The COVID-19 pandemic has at the very least slowed down various activities and essential services around the world and at the most crippled the economies. First world leaders responded to the pandemic by imposing shutdowns and travel bans and the rest of the world responded similarly.

With many communities shutting down travel and holiday related activities, the tourism sector and its related companies, communities and the people who depend on related income streams for their livelihoods, were heavily affected. With Namibia’s tourism sector being a major contributory to the GDP of the country and having been the fastest growing economic sector over the last few years, the country was not spared. Soon after the country reported its first case in March 2020, the government declared a state of emergency, followed by a national lockdown in the same month that lasted for 6 months until 28th September 2020 bringing tourism to a standstill.

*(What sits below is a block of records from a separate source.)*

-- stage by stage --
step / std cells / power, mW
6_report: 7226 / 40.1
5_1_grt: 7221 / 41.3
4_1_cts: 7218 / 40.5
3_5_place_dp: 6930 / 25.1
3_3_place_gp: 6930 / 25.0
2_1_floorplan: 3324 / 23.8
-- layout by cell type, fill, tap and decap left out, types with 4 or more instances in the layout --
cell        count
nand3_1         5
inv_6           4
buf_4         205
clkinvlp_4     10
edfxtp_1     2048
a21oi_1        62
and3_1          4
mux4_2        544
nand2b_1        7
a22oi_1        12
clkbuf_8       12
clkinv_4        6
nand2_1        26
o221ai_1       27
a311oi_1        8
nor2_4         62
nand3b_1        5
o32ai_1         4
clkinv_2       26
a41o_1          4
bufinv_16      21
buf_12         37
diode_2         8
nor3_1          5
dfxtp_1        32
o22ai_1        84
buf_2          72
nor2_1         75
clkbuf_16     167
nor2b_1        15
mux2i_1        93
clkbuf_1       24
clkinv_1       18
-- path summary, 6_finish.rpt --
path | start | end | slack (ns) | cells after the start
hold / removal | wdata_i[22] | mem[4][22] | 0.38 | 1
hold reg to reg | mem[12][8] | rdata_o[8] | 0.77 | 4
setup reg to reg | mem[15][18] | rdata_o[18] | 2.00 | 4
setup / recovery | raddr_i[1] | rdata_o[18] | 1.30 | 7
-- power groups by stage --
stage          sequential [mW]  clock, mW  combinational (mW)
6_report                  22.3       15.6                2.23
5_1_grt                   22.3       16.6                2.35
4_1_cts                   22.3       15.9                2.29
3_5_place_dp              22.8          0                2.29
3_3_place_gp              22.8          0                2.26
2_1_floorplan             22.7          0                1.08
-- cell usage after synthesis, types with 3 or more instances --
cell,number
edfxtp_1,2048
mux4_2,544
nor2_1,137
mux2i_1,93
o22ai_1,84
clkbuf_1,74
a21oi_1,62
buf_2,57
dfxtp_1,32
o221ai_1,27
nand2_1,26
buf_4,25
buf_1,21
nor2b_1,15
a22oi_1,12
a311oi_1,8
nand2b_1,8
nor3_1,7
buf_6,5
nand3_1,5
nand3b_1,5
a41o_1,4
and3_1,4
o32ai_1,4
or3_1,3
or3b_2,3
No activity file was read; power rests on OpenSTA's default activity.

For over two decades, communities, government, conservation and development organizations have worked within Namibia to develop a unique and successful model that has contributed immensely in conserving unique landscapes from conversion to other competing land uses and preserving the species and bio-diversity of the country in a sustainable manner that integrates the rights of the indigenous people and contributes to rural development through its renowned Community Based Natural Resource Management (CBNRM) programme. Naturally to date the programme has been intricately interlinked with the tourism sector, with communal conservancies paying for costs of conservation (including but not limited to anti-poaching activities, resource monitoring, human wildlife conflict mitigation measures etc.) and embarking on developmental projects with income earned from tourism linked activities. Namibia has 61 joint-venture tourism agreements in rural areas with enterprises directly employing more than 1,174 full time and 50 part time staff. In these remote areas, employment income feeds anywhere between 5 to 7 family members. Without consideration of the employment created by other small and medium enterprises in the tourism value chain, the conservancies themselves (e.g. game guards), it is clear that income from joint-venture tourism activities in communal conservancies has helped to transform lives of rural Namibians.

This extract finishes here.